● DATA RECORDS:
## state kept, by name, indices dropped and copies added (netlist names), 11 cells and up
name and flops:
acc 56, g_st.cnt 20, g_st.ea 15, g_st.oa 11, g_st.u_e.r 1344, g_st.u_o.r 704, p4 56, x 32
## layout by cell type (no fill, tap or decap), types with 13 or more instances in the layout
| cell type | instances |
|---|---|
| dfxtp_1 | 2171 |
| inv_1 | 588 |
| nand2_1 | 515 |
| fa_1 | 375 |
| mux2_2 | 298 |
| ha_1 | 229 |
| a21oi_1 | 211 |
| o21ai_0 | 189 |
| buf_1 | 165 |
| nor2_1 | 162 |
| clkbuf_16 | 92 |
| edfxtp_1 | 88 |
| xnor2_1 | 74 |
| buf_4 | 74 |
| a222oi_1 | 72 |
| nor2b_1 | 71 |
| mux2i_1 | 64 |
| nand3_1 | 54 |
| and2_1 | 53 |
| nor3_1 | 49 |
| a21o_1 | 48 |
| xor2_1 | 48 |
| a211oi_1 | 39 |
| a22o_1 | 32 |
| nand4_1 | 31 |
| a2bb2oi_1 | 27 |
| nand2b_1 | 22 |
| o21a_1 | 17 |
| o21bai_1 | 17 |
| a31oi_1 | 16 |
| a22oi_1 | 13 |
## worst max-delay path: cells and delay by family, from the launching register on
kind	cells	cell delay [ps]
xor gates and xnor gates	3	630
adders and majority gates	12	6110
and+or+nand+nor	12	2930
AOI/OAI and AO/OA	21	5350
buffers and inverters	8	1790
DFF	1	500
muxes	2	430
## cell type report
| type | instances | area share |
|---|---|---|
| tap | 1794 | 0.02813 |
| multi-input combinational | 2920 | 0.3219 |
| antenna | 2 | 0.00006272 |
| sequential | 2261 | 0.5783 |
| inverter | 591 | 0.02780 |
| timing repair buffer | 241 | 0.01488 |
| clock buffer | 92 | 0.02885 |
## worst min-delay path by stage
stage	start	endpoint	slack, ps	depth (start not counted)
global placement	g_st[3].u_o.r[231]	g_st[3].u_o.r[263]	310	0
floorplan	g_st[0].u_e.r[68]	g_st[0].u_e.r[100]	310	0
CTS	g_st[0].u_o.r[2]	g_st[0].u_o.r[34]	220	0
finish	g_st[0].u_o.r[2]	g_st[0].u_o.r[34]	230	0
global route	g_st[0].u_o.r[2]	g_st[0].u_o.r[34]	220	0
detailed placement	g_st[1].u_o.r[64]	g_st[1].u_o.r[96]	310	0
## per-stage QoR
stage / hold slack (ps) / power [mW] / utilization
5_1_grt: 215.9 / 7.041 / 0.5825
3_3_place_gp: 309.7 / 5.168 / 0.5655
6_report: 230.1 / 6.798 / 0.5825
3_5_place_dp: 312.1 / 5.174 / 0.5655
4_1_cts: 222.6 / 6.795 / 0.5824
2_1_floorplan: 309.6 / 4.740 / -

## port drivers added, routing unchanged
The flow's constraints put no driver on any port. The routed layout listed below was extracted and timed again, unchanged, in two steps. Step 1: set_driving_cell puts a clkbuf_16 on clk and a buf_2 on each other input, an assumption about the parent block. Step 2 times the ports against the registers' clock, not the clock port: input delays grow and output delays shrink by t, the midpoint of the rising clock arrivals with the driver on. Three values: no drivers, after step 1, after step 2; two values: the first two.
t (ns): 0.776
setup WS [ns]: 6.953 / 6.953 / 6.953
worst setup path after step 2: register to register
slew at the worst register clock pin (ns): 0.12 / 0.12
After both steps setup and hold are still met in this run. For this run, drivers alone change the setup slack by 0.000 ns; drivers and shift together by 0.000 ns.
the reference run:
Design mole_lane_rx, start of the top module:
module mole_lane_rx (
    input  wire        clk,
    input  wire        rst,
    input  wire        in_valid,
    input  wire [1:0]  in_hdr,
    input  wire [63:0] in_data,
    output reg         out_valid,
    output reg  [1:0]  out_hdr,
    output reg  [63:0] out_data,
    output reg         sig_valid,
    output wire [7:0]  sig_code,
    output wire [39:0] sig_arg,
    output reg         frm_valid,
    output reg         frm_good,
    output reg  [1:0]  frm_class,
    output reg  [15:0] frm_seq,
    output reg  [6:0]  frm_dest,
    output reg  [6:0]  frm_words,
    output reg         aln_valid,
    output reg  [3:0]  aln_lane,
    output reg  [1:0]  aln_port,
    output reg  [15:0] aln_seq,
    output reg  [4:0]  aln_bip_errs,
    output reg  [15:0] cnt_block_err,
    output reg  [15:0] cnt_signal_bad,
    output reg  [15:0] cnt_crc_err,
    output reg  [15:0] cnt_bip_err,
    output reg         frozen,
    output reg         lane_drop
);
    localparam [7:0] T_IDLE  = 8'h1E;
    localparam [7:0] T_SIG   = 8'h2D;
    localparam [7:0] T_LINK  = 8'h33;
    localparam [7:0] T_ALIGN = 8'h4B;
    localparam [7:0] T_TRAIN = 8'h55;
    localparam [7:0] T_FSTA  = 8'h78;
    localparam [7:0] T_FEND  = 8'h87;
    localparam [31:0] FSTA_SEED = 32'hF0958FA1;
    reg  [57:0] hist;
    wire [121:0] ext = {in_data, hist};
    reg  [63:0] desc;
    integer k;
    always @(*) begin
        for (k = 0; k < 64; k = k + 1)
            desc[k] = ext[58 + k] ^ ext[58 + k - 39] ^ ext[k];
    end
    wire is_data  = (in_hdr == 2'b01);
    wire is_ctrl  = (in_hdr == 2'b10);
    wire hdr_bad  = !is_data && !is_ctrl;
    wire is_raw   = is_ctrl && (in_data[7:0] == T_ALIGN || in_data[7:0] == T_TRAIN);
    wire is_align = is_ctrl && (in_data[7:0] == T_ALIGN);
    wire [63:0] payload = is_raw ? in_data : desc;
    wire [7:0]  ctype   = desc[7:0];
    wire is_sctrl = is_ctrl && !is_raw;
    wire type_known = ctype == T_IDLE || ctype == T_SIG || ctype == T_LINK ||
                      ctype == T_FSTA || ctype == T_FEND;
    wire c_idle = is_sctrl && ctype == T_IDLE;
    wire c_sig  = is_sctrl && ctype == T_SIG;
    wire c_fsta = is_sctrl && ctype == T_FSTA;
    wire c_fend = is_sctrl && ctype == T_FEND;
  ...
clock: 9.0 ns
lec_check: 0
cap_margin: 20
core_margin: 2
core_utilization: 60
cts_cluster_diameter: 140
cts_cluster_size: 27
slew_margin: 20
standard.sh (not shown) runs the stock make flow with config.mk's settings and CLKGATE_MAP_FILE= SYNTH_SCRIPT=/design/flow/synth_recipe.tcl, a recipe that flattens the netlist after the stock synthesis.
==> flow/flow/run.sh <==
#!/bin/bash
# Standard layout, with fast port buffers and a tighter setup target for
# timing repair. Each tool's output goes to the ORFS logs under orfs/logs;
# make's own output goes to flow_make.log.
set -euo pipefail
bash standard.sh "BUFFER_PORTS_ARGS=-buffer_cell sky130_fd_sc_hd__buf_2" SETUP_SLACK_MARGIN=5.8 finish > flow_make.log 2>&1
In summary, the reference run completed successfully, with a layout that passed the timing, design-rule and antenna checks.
From an optimization exercise on the open Yosys and OpenROAD flow, aimed at small area, a short achievable clock period and few clock cycles per item; shortcuts taken in it are not production practice. Function was checked by simulation only, so behaviour that the tests miss may differ from the original.

==> flow/design.v (excerpt) <==
module wire_model (
    input  wire        clk,
    input  wire        rst,
    input  wire        cfg_we,
    input  wire [3:0]  cfg_ch,
    input  wire [15:0] cfg_k,
    input  wire [15:0] cfg_alpha,
    input  wire [15:0] cfg_tlim,
    input  wire        clr,
    input  wire [3:0]  clr_ch,
    input  wire        s_valid,
    output wire        s_ready,
    input  wire [3:0]  s_ch,
    input  wire [15:0] s_irms,
    input  wire [15:0] s_tref,
    output reg         r_valid,
    output reg  [3:0]  r_ch,
    output wire [31:0] r_dt,
    output reg  [16:0] r_temp,
    output reg         r_warn,
    output reg         r_latch,
    output reg         r_cool,
    output reg         r_trip
);
For scale: ~9700 cells after synthesis, about 1800 flip-flops, about 87000 um^2 of cells after synthesis.
==> flow/config.mk <==
export PLATFORM = sky130hd
export DESIGN_NAME = wire_model
export DESIGN_NICKNAME = wire_model
export VERILOG_FILES = /design/flow/design.v
export SDC_FILE = /design/flow/constraint.sdc
export NUM_CORES = 4
export LEC_CHECK = 0
export ABC_AREA = 1
export CAP_MARGIN = 20
export CORE_MARGIN = 2
export CORE_UTILIZATION = 65
export CTS_CLUSTER_DIAMETER = 80
export CTS_CLUSTER_SIZE = 26
export PLACE_DENSITY = 0.72
export SLEW_MARGIN = 20
==> flow/constraint.sdc <==
create_clock -name core_clock -period 33.0 [get_ports {clk}]
set_input_delay 6.6000 -clock core_clock [delete_from_list [all_inputs] [get_ports {clk}]]
set_output_delay 6.6000 -clock core_clock [all_outputs]
set_load 0.01 [all_outputs]
standard.sh (not shown) runs the stock make flow with config.mk's settings and CLKGATE_MAP_FILE= SYNTH_SCRIPT=/design/flow/synth_recipe.tcl, a recipe that flattens the netlist after the stock synthesis.
==> flow/flow/run.sh <==
#!/bin/bash
# The standard layout (standard.sh: ORFS synthesis to finish), with one
# change: the port buffers are plain sky130_fd_sc_hd__buf_2 cells instead of
# the delay cell the resizer picks by default. Every port still gets its own
# buffer. make's full output goes to standard.log here; ORFS keeps each
# step's log under orfs/logs/.
set -euo pipefail
export BUFFER_PORTS_ARGS="-buffer_cell sky130_fd_sc_hd__buf_2"
bash standard.sh > standard.log 2>&1
The starting point produced a clean layout.
Testbench counts at the start, summed over its fixed seeds: cycles 16,424, samples 16,384.
Then changed:
--- a/flow/design.v
+++ b/flow/design.v
@@ -1471,15 +1471,17 @@
     wire t836, t837;
     assign {t837, t836} = 1'b1 + t746 + t745;
     wire t838, t839;
     assign {t839, t838} = t279 + t312 + t747;
     wire [47:0] ra = {t838, t836, t834, t832, t830, t828, t826, t824, t822, t820, t818, t816, t814, t812, t810, t808, t806, t804, t802, t800, t798, t796, t794, t792, t790, t788, t786, t784, t782, t780, t778, t776, t774, t772, t770, t768, t766, t764, t762, t760, t758, t756, t754, t752, t750, t70, t2, t1};
     wire [47:0] rb = {t837, t835, t833, t831, t829, t827, t825, t823, t821, t819, t817, t815, t813, t811, t809, t807, t805, t803, t801, t799, t797, t795, t793, t791, t789, t787, t785, t783, t781, t779, t777, t775, t773, t771, t769, t767, t765, t763, t761, t759, t757, t755, t753, t751, t749, t748, 1'b0, t35};
-    wire [47:0] raw = ra + rb;
-    wire sat = |raw[47:38];
-    wire c38 = raw[38] ^ ra[38] ^ rb[38];
+    wire [38:0] low = {1'b0, ra[37:0]} + {1'b0, rb[37:0]};
+    wire c38 = low[38];
+    wire [9:0] hp = ra[47:38] ^ rb[47:38];
+    wire [9:0] hk = {ra[46:38] | rb[46:38], c38};
+    wire sat = |(hp ^ hk);
     wire [31:0] ndt = ~dt;
     wire [38:0] uu;
     wire t1000840, t1000841;
     assign {t1000841, t1000840} = ra[6] + rb[6];
     wire t1000842, t1000843;
     assign {t1000843, t1000842} = ra[7] + rb[7];
After rerunning: Setup slack is better by 0.0090 ns. Register-to-register slack gets better by 0.40 ns. Utilization drops by 0.18 points. Cell area falls by 1.7%. Worst hold slack is better by 0.021 ns. Global-route usage came out lower by 0.65 points. Via count is lower by 4.1%. Die area decreases by 1.5%.
Testbench counts after the change, summed over its fixed seeds: cycles 16,424, samples 16,384.

separate check: timing with driven ports:
In the flow no input, the clock included, has a driving cell. The finished layouts below were timed again as built, in two steps.
Step 1 sets driving cells, clkbuf_16 on the clock port and buf_2 on the other inputs (assumed; they add their load-dependent delay and slew).
Step 2 times the ports against the registers' clock, not the clock port: input delays grow and output delays shrink by t, the midpoint of the rising clock arrivals with the driver on.
Three values: ideal, step 1, step 2; two values: the first two.
run | t, ns | slack for setup (ns) | worst register clock-pin slew, ns | worst slew at a driven data input, ns | cell pins on the clock port's net
the first run | 0.807 | 25.156 / 25.079 / 25.159 | 0.11 / 0.11 | 0.05 | 1
the second run | 0.827 | 25.165 / 25.079 / 25.327 | 0.10 / 0.10 | 0.05 | 1
After both steps setup and hold are still met in every run listed.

● EXERCISE DETAILS:
In the listing above, find the line with "wire c_fsta = is_sctrl" and the line with "finish > flow_make.log 2>&1". Output those two lines and every line between them, exactly as written.

● RESULT:
    wire c_fsta = is_sctrl && ctype == T_FSTA;
    wire c_fend = is_sctrl && ctype == T_FEND;
  ...
clock: 9.0 ns
lec_check: 0
cap_margin: 20
core_margin: 2
core_utilization: 60
cts_cluster_diameter: 140
cts_cluster_size: 27
slew_margin: 20
standard.sh (not shown) runs the stock make flow with config.mk's settings and CLKGATE_MAP_FILE= SYNTH_SCRIPT=/design/flow/synth_recipe.tcl, a recipe that flattens the netlist after the stock synthesis.
==> flow/flow/run.sh <==
#!/bin/bash
# Standard layout, with fast port buffers and a tighter setup target for
# timing repair. Each tool's output goes to the ORFS logs under orfs/logs;
# make's own output goes to flow_make.log.
set -euo pipefail
bash standard.sh "BUFFER_PORTS_ARGS=-buffer_cell sky130_fd_sc_hd__buf_2" SETUP_SLACK_MARGIN=5.8 finish > flow_make.log 2>&1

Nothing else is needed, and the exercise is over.